More breakfast choices than Gold Lotto entry
I’m eating breakfast.
I’m sitting at a table, on a proper chair. I have a plate, a knife, two slices of toast and a cup of coffee. The cup is made of china.
(I only mention these details in case anyone under 40 years old imagines breakfast is at the office desk with a plastic container of last night’s pasta and coffee‑to-go in a cardboard beaker).
Surrounding my plate, knife, toast and coffee is an array of … stuff … I’m going to spread on my toast. Let me describe it to you: there is butter, which will go on first, but only if I’m having blackcurrant jam, the rhubarb jam someone gave me for Christmas, thick-cut marmalade or honey, all of which are spread out in front of me.
There is also an avocado, which I happen to like on toast, and pepper, which I happen to like on avocado.
There is peanut butter, which I happen to like on everything; and Vegemite. I think they take away your Australian citizenship if you don’t have Vegemite on your breakfast table, but I happen to like it anyway, with peanut butter or avocado.
Oops! I almost forgot the cream cheese, which, I have discovered, goes well with rhubarb jam.
All this – on two slices of toast?
I’d have to cut them into pieces the size of thumbnails to fit it all on. The reality is that the most I’ll use is four, if I cut each slice in half, and the rest will just be window dressing (or table dressing, more precisely).

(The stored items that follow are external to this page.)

[src/hw/rtl/drbp_pkg.sv]
// ----------------------------------------------------------------------------
// drbp_pkg
// Shared types and constants for the depth rectangle back-projection block.
// ----------------------------------------------------------------------------
package drbp_pkg;

    localparam int unsigned COORD_W    = 12;
    localparam int unsigned BOUND_W    = 13;
    localparam int unsigned DEPTH_W    = 16;
    localparam int unsigned CENTER_W   = 16;
    localparam int unsigned INV_W      = 24;
    localparam int unsigned COLOR_W    = 8;
    localparam int unsigned POINT_W    = 32;
    localparam int unsigned CFG_IDX_W  = 3;
    localparam int unsigned CFG_DATA_W = 32;

    // fixed point: 1/f carries 24 fraction bits
    localparam int unsigned FRAC_SHIFT = 24;
    // reciprocal shift for the stride remainder; exact for 12-bit offsets
    // at strides up to 16
    localparam int unsigned RECIP_SHIFT = 24;
    localparam int unsigned RECIP_W     = 25;

    // register map
    typedef enum logic [CFG_IDX_W-1:0] {
        CFG_RECT_LEFT       = 3'd0,
        CFG_RECT_TOP        = 3'd1,
        CFG_RECT_RIGHT      = 3'd2,
        CFG_RECT_BOTTOM     = 3'd3,
        CFG_PRINCIPAL_POINT = 3'd4,
        CFG_INV_FOCAL_X     = 3'd5,
        CFG_INV_FOCAL_Y     = 3'd6,
        CFG_MAX_DEPTH_RAW   = 3'd7
    } t_cfg_idx;

    typedef struct packed {
        logic [COORD_W-1:0]  rect_left;
        logic [COORD_W-1:0]  rect_top;
        logic [BOUND_W-1:0]  rect_right;
        logic [BOUND_W-1:0]  rect_bottom;
        logic [CENTER_W-1:0] cx;
        logic [CENTER_W-1:0] cy;
        logic [INV_W-1:0]    inv_focal_x;
        logic [INV_W-1:0]    inv_focal_y;
        logic [DEPTH_W-1:0]  max_depth_raw;
    } t_cfg;

    // per-stage load enables of the pipeline
    typedef struct packed {
        logic s1;
        logic s2;
        logic s3;
        logic s4;
    } t_stage_en;

    // fields that ride along the pipeline unchanged
    typedef struct packed {
        logic [DEPTH_W-1:0] depth;
        logic [COLOR_W-1:0] red;
        logic [COLOR_W-1:0] green;
        logic [COLOR_W-1:0] blue;
    } t_pass;

endpackage

[src/hw/rtl/drbp_sample_gate.sv]
// ----------------------------------------------------------------------------
// drbp_sample_gate
// Rectangle / depth window test and pipelined stride-grid remainder check.
// ----------------------------------------------------------------------------
module drbp_sample_gate #(
    parameter int unsigned SAMPLE_STRIDE  = 3,
    parameter int unsigned NEAR_DEPTH_RAW = 100
) (
    input  logic                             i_clk,
    input  drbp_pkg::t_stage_en              i_en,
    input  drbp_pkg::t_cfg                   i_cfg,
    input  logic [drbp_pkg::COORD_W-1:0]     i_col,
    input  logic [drbp_pkg::COORD_W-1:0]     i_row,
    input  logic [drbp_pkg::DEPTH_W-1:0]     i_depth,
    output logic                             o_pre_ok,     // comb, feeds stage 1
    output logic                             o_stride_ok   // comb from stage 2
);
    import drbp_pkg::*;

    // ceil(2^24 / stride)
    localparam logic [RECIP_W-1:0] RecipMul =
        RECIP_W'(((64'd1 << RECIP_SHIFT) + 64'(SAMPLE_STRIDE) - 64'd1) / 64'(SAMPLE_STRIDE));
    localparam logic [DEPTH_W-1:0] NearLimit = DEPTH_W'(NEAR_DEPTH_RAW);
    localparam int unsigned PROD_W = COORD_W + RECIP_W;
    localparam int unsigned BACK_W = COORD_W + 5;

    logic in_cols, in_rows, depth_ok;

    logic [COORD_W-1:0] r_off_c1, r_off_r1;
    logic [COORD_W-1:0] r_off_c2, r_off_r2;
    logic [COORD_W-1:0] r_q_c2, r_q_r2;

    logic [PROD_W-1:0]  prod_c, prod_r;
    logic [BACK_W-1:0]  back_c, back_r;

    assign in_cols  = (i_col >= i_cfg.rect_left) && ({1'b0, i_col} < i_cfg.rect_right);
    assign in_rows  = (i_row >= i_cfg.rect_top)  && ({1'b0, i_row} < i_cfg.rect_bottom);
    assign depth_ok = (i_depth > NearLimit) && (i_depth <= i_cfg.max_depth_raw);
    assign o_pre_ok = in_cols && in_rows && depth_ok;

    // stage 1: offsets from the rectangle corner
    always_ff @(posedge i_clk) begin
        if (i_en.s1) begin
            r_off_c1 <= i_col - i_cfg.rect_left;
            r_off_r1 <= i_row - i_cfg.rect_top;
        end
    end

    // stage 2: quotient by reciprocal multiply
    assign prod_c = PROD_W'(r_off_c1) * PROD_W'(RecipMul);
    assign prod_r = PROD_W'(r_off_r1) * PROD_W'(RecipMul);

    always_ff @(posedge i_clk) begin
        if (i_en.s2) begin
            r_off_c2 <= r_off_c1;
            r_off_r2 <= r_off_r1;
            r_q_c2   <= prod_c[RECIP_SHIFT +: COORD_W];
            r_q_r2   <= prod_r[RECIP_SHIFT +: COORD_W];
        end
    end

    // remainder is zero when q * stride gives the offset back
    assign back_c = BACK_W'(r_q_c2) * BACK_W'(SAMPLE_STRIDE);
    assign back_r = BACK_W'(r_q_r2) * BACK_W'(SAMPLE_STRIDE);
    assign o_stride_ok = (back_c == BACK_W'(r_off_c2)) && (back_r == BACK_W'(r_off_r2));

endmodule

I do this every morning. I could eat breakfast in ten minutes, but getting this lot out and packing it away again – mostly unused – can take the best part of an hour.
Then there’s the decisions! While presidents are deciding whether to go to war, and governments are slashing interest rates to protect the economy from collapse, I’m struggling with peanut butter or avocado; Vegemite or blackcurrant jam.

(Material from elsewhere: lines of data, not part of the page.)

`src/rtl/core/ffa_pkg.sv`:
```
// Shared types, codes and default constants of the first-fit block allocator.
`default_nettype none
package ffa_pkg;

   // Default sizes of the heap.
   localparam int NUM_SLOTS_DEF   = 64;
   localparam int BLOCK_BYTES_DEF = 512;
   localparam int DESC_BYTES_DEF  = 16;

   // A free block below the last request that started a coalescing walk plus this slack keeps absorbing neighbors.
   localparam int MERGE_SLACK = 64;

   // Command codes.
   localparam logic [1:0] CMD_ALLOC   = 2'd0;
   localparam logic [1:0] CMD_ALIGNED = 2'd1;
   localparam logic [1:0] CMD_FREE    = 2'd2;
   localparam logic [1:0] CMD_QUERY   = 2'd3;

   // Status codes.
   localparam logic [1:0] ST_OK        = 2'd0;
   localparam logic [1:0] ST_NO_FIT    = 2'd1;
   localparam logic [1:0] ST_BAD_ALIGN = 2'd2;
   localparam logic [1:0] ST_OUTSIDE   = 2'd3;

   // Configuration register indexes.
   localparam logic REG_HEAP_BASE   = 1'b0;
   localparam logic REG_BLOCK_COUNT = 1'b1;

   typedef struct packed {
      logic [1:0]  cmd;
      logic [15:0] request_size;
      logic [6:0]  alignment;
      logic [31:0] address;
   } req_type;

   typedef struct packed {
      logic [1:0]  status;
      logic [31:0] block_address;
      logic        is_allocated;
   } rsp_type;

   // Update requests from the sequencer to the slot table.
   typedef struct packed {
      logic rebuild;   // every slot back to a free single block
      logic wr_size;   // store a merged size at the write index
      logic clr_head;  // the looked-up slot joins the block before it
      logic set_free;  // the looked-up block becomes free
      logic clr_free;  // the looked-up block becomes allocated
   } slot_ctl_type;

   // Only the powers of two from 4 to 64 are legal alignments.
   function automatic logic align_ok(input logic [6:0] a);
      return (a == 7'd4) || (a == 7'd8) || (a == 7'd16) || (a == 7'd32) || (a == 7'd64);
   endfunction

endpackage
`default_nettype wire

```
`src/rtl/core/ffa_ram.sv`:
```
// Generic single-write, single-read RAM with registered read data.
`default_nettype none
module ffa_ram #(
   parameter int WIDTH = 16,
   parameter int DEPTH = 64
) (
   input  wire logic                     clock,
   input  wire logic                     we,
   input  wire logic [$clog2(DEPTH)-1:0] waddr,
   input  wire logic [WIDTH-1:0]         wdata,
   input  wire logic [$clog2(DEPTH)-1:0] raddr,
   output logic      [WIDTH-1:0]         rdata
);

   logic [WIDTH-1:0] mem_ff [DEPTH];

   // Write port and registered read port.
   always_ff @(posedge clock) begin
      if (we) begin
         mem_ff[waddr] <= wdata;
      end
      rdata <= mem_ff[raddr];
   end

endmodule
`default_nettype wire

```
`src/rtl/core/ffa_slots.sv`:
```
// Slot table: head, free and merged flags per slot plus the RAM of merged block sizes.
`default_nettype none
module ffa_slots #(
   parameter int NUM_SLOTS   = ffa_pkg::NUM_SLOTS_DEF,
   parameter int BLOCK_BYTES = ffa_pkg::BLOCK_BYTES_DEF,
   parameter int IW          = $clog2(NUM_SLOTS),
   parameter int SW          = 16
) (
   input  wire logic                 clock,
   input  wire logic                 reset,
   input  wire ffa_pkg::slot_ctl_type ctl,
   input  wire logic [IW-1:0]        look_idx,
   input  wire logic [IW-1:0]        wr_idx,
   input  wire logic [SW-1:0]        wr_data,
   output logic                      look_head,
   output logic                      look_free,
   output logic [SW-1:0]             size_q
);

   localparam int DEPTH = 1 << IW;

   logic [DEPTH-1:0] head_ff, head_in;
   logic [DEPTH-1:0] free_ff, free_in;
   logic [DEPTH-1:0] merged_ff, merged_in;
   logic             merged_q_ff;
   logic [SW-1:0]    ram_q;

   assign look_head = head_ff[look_idx];
   assign look_free = free_ff[look_idx];

   // A slot that never absorbed a neighbor holds the plain block size.
   assign size_q = merged_q_ff ? ram_q : SW'(BLOCK_BYTES);

   // Flag updates.
   always_comb begin
      head_in   = head_ff;
      free_in   = free_ff;
      merged_in = merged_ff;
      if (ctl.rebuild) begin
         head_in   = '1;
         free_in   = '1;
         merged_in = '0;
      end else begin
         if (ctl.clr_head) head_in[look_idx] = 1'b0;
         if (ctl.set_free) free_in[look_idx] = 1'b1;
         if (ctl.clr_free) free_in[look_idx] = 1'b0;
         if (ctl.wr_size)  merged_in[wr_idx] = 1'b1;
      end
   end

   always_ff @(posedge clock) begin
      if (reset) begin
         head_ff   <= '1;
         free_ff   <= '1;
         merged_ff <= '0;
      end else begin
         head_ff   <= head_in;
         free_ff   <= free_in;
         merged_ff <= merged_in;
      end
      merged_q_ff <= merged_ff[look_idx];
   end

   // Sizes of merged blocks.
   ffa_ram #(
      .WIDTH (SW),
      .DEPTH (DEPTH)
   ) u_size_ram (
      .clock (clock),
      .we    (ctl.wr_size),
      .waddr (wr_idx),
      .wdata (wr_data),
      .raddr (look_idx),
      .rdata (ram_q)
   );

endmodule
`default_nettype wire

```
`src/rtl/core/ffa_ctrl.sv`:
```
// Sequencer: walks the slot table one slot per step for coalescing, allocation and lookup.
`default_nettype none
module ffa_ctrl #(
   parameter int NUM_SLOTS   = ffa_pkg::NUM_SLOTS_DEF,
   parameter int BLOCK_BYTES = ffa_pkg::BLOCK_BYTES_DEF,
   parameter int DESC_BYTES  = ffa_pkg::DESC_BYTES_DEF,
   parameter int IW          = $clog2(NUM_SLOTS),
   parameter int SW          = 16
) (
   input  wire logic                  clock,
   input  wire logic                  reset,
   input  wire logic                  cfg_wr,
   input  wire logic [31:0]           heap_base,
   input  wire logic [IW:0]           n_active,
   input  wire logic                  start,
   input  wire ffa_pkg::req_type      req_payload,
   output logic                       busy,
   output logic                       rsp_valid,
   output ffa_pkg::rsp_type           rsp_payload,
   output ffa_pkg::slot_ctl_type      ctl,
   output logic [IW-1:0]              look_idx,
   output logic [IW-1:0]              wr_idx,
   output logic [SW-1:0]              wr_data,
   input  wire logic                  look_head,
   input  wire logic                  look_free,
   input  wire logic [SW-1:0]         size_q
);

   localparam int STRIDE = DESC_BYTES + BLOCK_BYTES;
   localparam int CW     = ((SW > 17) ? SW : 17) + 1;

   localparam logic [3:0] S_IDLE    = 4'd0;
   localparam logic [3:0] S_CO_SCAN = 4'd1;
   localparam logic [3:0] S_CO_EVP  = 4'd2;
   localparam logic [3:0] S_CO_EVQ  = 4'd3;
   localparam logic [3:0] S_CO_END  = 4'd4;
   localparam logic [3:0] S_A_CHK   = 4'd5;
   localparam logic [3:0] S_A_SCAN  = 4'd6;
   localparam logic [3:0] S_A_EV    = 4'd7;
   localparam logic [3:0] S_F_SCAN  = 4'd8;
   localparam logic [3:0] S_F_ACT   = 4'd9;

   logic [3:0]    state_ff, state_in;
   logic [1:0]    cmd_ff, cmd_in;
   logic [15:0]   rq_ff, rq_in;
   logic [6:0]    al_ff, al_in;
   logic [31:0]   off_ff, off_in;
   logic [IW:0]   j_ff, j_in;
   logic [IW:0]   p_ff, p_in;
   logic [IW:0]   h_ff, h_in;
   logic          scanq_ff, scanq_in;
   logic          fresh_ff, fresh_in;
   logic [SW-1:0] sizep_ff, sizep_in;
   logic [SW-1:0] lb_ff, lb_in;
   logic [15:0]   lr_ff, lr_in;
   logic [31:0]   paddr_ff, paddr_in;
   logic [31:0]   sstart_ff, sstart_in;
   logic [31:0]   hstart_ff, hstart_in;
   logic          valid_ff, valid_in;
   ffa_pkg::rsp_type rsp_ff, rsp_in;

   logic [SW-1:0] sz_p;
   logic [SW-1:0] newsz;
   logic [6:0]    amask;
   logic [6:0]    alow;
   logic [6:0]    shift;
   logic          j_end;
   logic [31:0]   cur_hstart;
   logic [32:0]   slot_end;

   assign busy        = (state_ff != S_IDLE);
   assign rsp_valid   = valid_ff;
   assign rsp_payload = rsp_ff;
   assign wr_idx      = p_ff[IW-1:0];
   assign wr_data     = newsz;

   assign j_end      = (j_ff >= n_active);
   assign sz_p       = fresh_ff ? size_q : sizep_ff;
   assign newsz      = sizep_ff + size_q + SW'(DESC_BYTES);
   assign amask      = (cmd_ff == ffa_pkg::CMD_ALIGNED) ? (al_ff - 7'd1) : 7'd0;
   assign alow       = paddr_ff[6:0] & amask;
   assign shift      = (alow == 7'd0) ? 7'd0 : (al_ff - alow);
   assign cur_hstart = look_head ? sstart_ff : hstart_ff;
   assign slot_end   = {1'b0, sstart_ff} + 33'(STRIDE);

   // Table index that the current step looks at.
   always_comb begin
      case (state_ff)
         S_CO_EVP: look_idx = p_ff[IW-1:0];
         S_F_ACT:  look_idx = h_ff[IW-1:0];
         default:  look_idx = j_ff[IW-1:0];
      endcase
   end

   // Next-state logic of the sequencer.
   always_comb begin
      state_in  = state_ff;
      cmd_in    = cmd_ff;
      rq_in     = rq_ff;
      al_in     = al_ff;
      off_in    = off_ff;
      j_in      = j_ff;
      p_in      = p_ff;
      h_in      = h_ff;
      scanq_in  = scanq_ff;
      fresh_in  = fresh_ff;
      sizep_in  = sizep_ff;
      lb_in     = lb_ff;
      lr_in     = lr_ff;
      paddr_in  = paddr_ff;
      sstart_in = sstart_ff;
      hstart_in = hstart_ff;
      valid_in  = 1'b0;
      rsp_in    = rsp_ff;
      ctl       = '0;
      ctl.rebuild = cfg_wr;

      case (state_ff)
         S_IDLE: begin
            if (start) begin
               cmd_in    = req_payload.cmd;
               rq_in     = req_payload.request_size;
               al_in     = req_payload.alignment;
               off_in    = req_payload.address - heap_base;
               j_in      = '0;
               p_in      = '0;
               h_in      = '0;
               scanq_in  = 1'b0;
               sstart_in = '0;
               hstart_in = '0;
               rsp_in    = '0;
               if (req_payload.cmd == ffa_pkg::CMD_FREE ||
                   req_payload.cmd == ffa_pkg::CMD_QUERY) begin
                  state_in = S_F_SCAN;
               end else if (CW'(req_payload.request_size) > CW'(lb_ff)) begin
                  lr_in    = req_payload.request_size;
                  state_in = S_CO_SCAN;
               end else begin
                  state_in = S_A_CHK;
               end
            end
         end

         // Find the next head from j; it becomes p or q.
         S_CO_SCAN: begin
            if (j_end) begin
               state_in = S_CO_END;
            end else if (look_head) begin
               fresh_in = 1'b1;
               if (scanq_ff) begin
                  state_in = S_CO_EVQ;
               end else begin
                  p_in     = j_ff;
                  state_in = S_CO_EVP;
               end
            end else begin
               j_in = j_ff + 1'b1;
            end
         end

         // Does head p still want to grow? The search resumes past the last slot seen.
         S_CO_EVP: begin
            sizep_in = sz_p;
            j_in     = j_ff + 1'b1;
            scanq_in = look_free &&
                       (CW'(sz_p) < CW'(lr_ff) + CW'(ffa_pkg::MERGE_SLACK));
            state_in = S_CO_SCAN;
         end

         // Absorb head q into p when it is free, else continue after q.
         S_CO_EVQ: begin
            if (look_free) begin
               ctl.wr_size  = 1'b1;
               ctl.clr_head = 1'b1;
               sizep_in     = newsz;
               if (newsz > lb_ff) lb_in = newsz;
               fresh_in     = 1'b0;
               state_in     = S_CO_EVP;
            end else begin
               j_in     = j_ff + 1'b1;
               scanq_in = 1'b0;
               state_in = S_CO_SCAN;
            end
         end

         S_CO_END: begin
            if (CW'(rq_ff) > CW'(lb_ff)) begin
               rsp_in.status = ffa_pkg::ST_NO_FIT;
               valid_in      = 1'b1;
               state_in      = S_IDLE;
            end else begin
               state_in = S_A_CHK;
            end
         end

         S_A_CHK: begin
            j_in     = '0;
            paddr_in = heap_base + 32'(DESC_BYTES);
            if (cmd_ff == ffa_pkg::CMD_ALIGNED && !ffa_pkg::align_ok(al_ff)) begin
               rsp_in.status = ffa_pkg::ST_BAD_ALIGN;
               valid_in      = 1'b1;
               state_in      = S_IDLE;
            end else begin
               state_in = S_A_SCAN;
            end
         end

         // Skip to the next free head; its size is read meanwhile.
         S_A_SCAN: begin
            if (j_end) begin
               rsp_in.status = ffa_pkg::ST_NO_FIT;
               valid_in      = 1'b1;
               state_in      = S_IDLE;
            end else if (look_head && look_free) begin
               state_in = S_A_EV;
            end else begin
               j_in     = j_ff + 1'b1;
               paddr_in = paddr_ff + 32'(STRIDE);
            end
         end

         // Fit check with the alignment shift.
         S_A_EV: begin
            if (CW'(size_q) >= CW'(rq_ff) + CW'(shift)) begin
               ctl.clr_free         = 1'b1;
               rsp_in.status        = ffa_pkg::ST_OK;
               rsp_in.block_address = paddr_ff + 32'(shift);
               valid_in             = 1'b1;
               state_in             = S_IDLE;
            end else begin
               j_in     = j_ff + 1'b1;
               paddr_in = paddr_ff + 32'(STRIDE);
               state_in = S_A_SCAN;
            end
         end

         // Walk up to the slot that holds the offset, tracking the last head.
         S_F_SCAN: begin
            if (j_end) begin
               rsp_in.status = ffa_pkg::ST_OUTSIDE;
               valid_in      = 1'b1;
               state_in      = S_IDLE;
            end else begin
               if (look_head) begin
                  h_in      = j_ff;
                  hstart_in = sstart_ff;
               end
               if ({1'b0, off_ff} < slot_end) begin
                  if ({1'b0, off_ff} < {1'b0, cur_hstart} + 33'(DESC_BYTES)) begin
                     rsp_in.status = ffa_pkg::ST_OUTSIDE;
                     valid_in      = 1'b1;
                     state_in      = S_IDLE;
                  end else begin
                     state_in = S_F_ACT;
                  end
               end else begin
                  j_in      = j_ff + 1'b1;
                  sstart_in = slot_end[31:0];
               end
            end
         end

         S_F_ACT: begin
            rsp_in.status = ffa_pkg::ST_OK;
            if (cmd_ff == ffa_pkg::CMD_FREE) begin
               ctl.set_free = 1'b1;
            end else begin
               rsp_in.is_allocated = !look_free;
            end
            valid_in = 1'b1;
            state_in = S_IDLE;
         end

         default: begin
            state_in = S_IDLE;
         end
      endcase

      // A register write rebuilds the heap.
      if (cfg_wr) begin
         lb_in = SW'(BLOCK_BYTES);
         lr_in = 16'(BLOCK_BYTES);
      end
   end

   always_ff @(posedge clock) begin
      if (reset) begin
         state_ff <= S_IDLE;
         valid_ff <= 1'b0;
         lb_ff    <= SW'(BLOCK_BYTES);
         lr_ff    <= 16'(BLOCK_BYTES);
      end else begin
         state_ff <= state_in;
         valid_ff <= valid_in;
         lb_ff    <= lb_in;
         lr_ff    <= lr_in;
      end
      cmd_ff    <= cmd_in;
      rq_ff     <= rq_in;
      al_ff     <= al_in;
      off_ff    <= off_in;
      j_ff      <= j_in;
      p_ff      <= p_in;
      h_ff      <= h_in;
      scanq_ff  <= scanq_in;
      fresh_ff  <= fresh_in;
      sizep_ff  <= sizep_in;
      paddr_ff  <= paddr_in;
      sstart_ff <= sstart_in;
      hstart_ff <= hstart_in;
      rsp_ff    <= rsp_in;
   end

endmodule
`default_nettype wire

```
`src/rtl/core/first_fit_block_allocator.sv`:
```
// Top level of the first-fit block allocator: register port, sequencer and slot table.
`default_nettype none
// One item is taken when start is high and busy is low; busy then stays high until the
// result, which appears for exactly one cycle with rsp_valid, so the receiver must take it
// at once. Every step visits one slot of the table, and a request larger than the largest
// block size recorded since the last rebuild first runs a coalescing walk over the active
// slots. Register writes rebuild the heap at once; the user must make them only while
// idle, as the block itself does not enforce this.
module first_fit_block_allocator #(
   parameter int NUM_SLOTS   = ffa_pkg::NUM_SLOTS_DEF,
   parameter int BLOCK_BYTES = ffa_pkg::BLOCK_BYTES_DEF,
   parameter int DESC_BYTES  = ffa_pkg::DESC_BYTES_DEF
) (
   input  wire logic             clock,
   input  wire logic             reset,
   input  wire logic             start,
   input  wire ffa_pkg::req_type req_payload,
   output logic                  busy,
   output logic                  rsp_valid,
   output ffa_pkg::rsp_type      rsp_payload,
   input  wire logic             psel,
   input  wire logic             penable,
   input  wire logic             pwrite,
   input  wire logic [2:0]       paddr,
   input  wire logic [31:0]      pwdata,
   output logic [31:0]           prdata,
   output logic                  pready
);

   localparam int IW = $clog2(NUM_SLOTS);
   localparam int SW = $clog2(NUM_SLOTS * (DESC_BYTES + BLOCK_BYTES) + 1);

   logic [31:0]   heap_base_ff;
   logic [6:0]    block_count_ff;
   logic          cfg_wr;
   logic [IW:0]   n_active;
   ffa_pkg::slot_ctl_type ctl;
   logic [IW-1:0] look_idx;
   logic [IW-1:0] wr_idx;
   logic [SW-1:0] wr_data;
   logic          look_head;
   logic          look_free;
   logic [SW-1:0] size_q;

   assign pready = 1'b1;
   assign cfg_wr = psel && penable && pwrite;

   // Register file.
   always_ff @(posedge clock) begin
      if (reset) begin
         heap_base_ff   <= '0;
         block_count_ff <= 7'd64;
      end else if (cfg_wr) begin
         if (paddr[2] == ffa_pkg::REG_HEAP_BASE) heap_base_ff <= pwdata;
         else block_count_ff <= pwdata[6:0];
      end
   end

   assign prdata = (paddr[2] == ffa_pkg::REG_HEAP_BASE) ? heap_base_ff
                                                       : {25'd0, block_count_ff};

   // Active slots, clamped to one through NUM_SLOTS.
   always_comb begin
      if (block_count_ff == 7'd0) begin
         n_active = (IW + 1)'(1);
      end else if (32'(block_count_ff) > 32'(NUM_SLOTS)) begin
         n_active = (IW + 1)'(NUM_SLOTS);
      end else begin
         n_active = (IW + 1)'(block_count_ff);
      end
   end

   ffa_ctrl #(
      .NUM_SLOTS   (NUM_SLOTS),
      .BLOCK_BYTES (BLOCK_BYTES),
      .DESC_BYTES  (DESC_BYTES),
      .IW          (IW),
      .SW          (SW)
   ) u_ctrl (
      .clock       (clock),
      .reset       (reset),
      .cfg_wr      (cfg_wr),
      .heap_base   (heap_base_ff),
      .n_active    (n_active),
      .start       (start),
      .req_payload (req_payload),
      .busy        (busy),
      .rsp_valid   (rsp_valid),
      .rsp_payload (rsp_payload),
      .ctl         (ctl),
      .look_idx    (look_idx),
      .wr_idx      (wr_idx),
      .wr_data     (wr_data),
      .look_head   (look_head),
      .look_free   (look_free),
      .size_q      (size_q)
   );

   ffa_slots #(
      .NUM_SLOTS   (NUM_SLOTS),
      .BLOCK_BYTES (BLOCK_BYTES),
      .IW          (IW),
      .SW          (SW)
   ) u_slots (
      .clock     (clock),
      .reset     (reset),
      .ctl       (ctl),
      .look_idx  (look_idx),
      .wr_idx    (wr_idx),
      .wr_data   (wr_data),
      .look_head (look_head),
      .look_free (look_free),
      .size_q    (size_q)
   );

   // An accepted item keeps the block busy in the next cycle.
   a_accept_busy: assert property (@(posedge clock) disable iff (reset)
      (start && !busy) |=> busy)
      else $error("accepted item did not make the block busy");

   // The block goes idle exactly when it delivers a result.
   a_done_result: assert property (@(posedge clock) disable iff (reset)
      $fell(busy) |-> rsp_valid)
      else $error("block went idle without a result");

   // Results never come in two consecutive cycles.
   a_single_result: assert property (@(posedge clock) disable iff (reset)
      rsp_valid |=> !rsp_valid)
      else $error("two results in a row");

endmodule
`default_nettype wire
```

I could eat more toast, but it’s not that easy. Then I’d have to think about wholemeal or rye; sourdough or white; thick cut or thin cut. I’m in enough trouble already.
There are valuable lessons in all this. For instance, just because I can afford 35 different kinds of stuff to spread on my toast, that doesn’t mean I’m happy. It just means I have choices. The whole point of modern, affluent, western society is not that it makes us any happier than old-fashioned, poor societies at some other point of the compass, but that it gives us more choice.
Just take a look at any supermarket shelf. There several thousand washing powders to choose from; there are four billion different kinds of tea in round bags, square bags, squeezable bags and even no bags at all.
We have more choices than a Gold Lotto entry.
But it’s not the choices that mark our character; it’s the decisions.
And if you’re no good at making decisions, breakfast can be very, very difficult.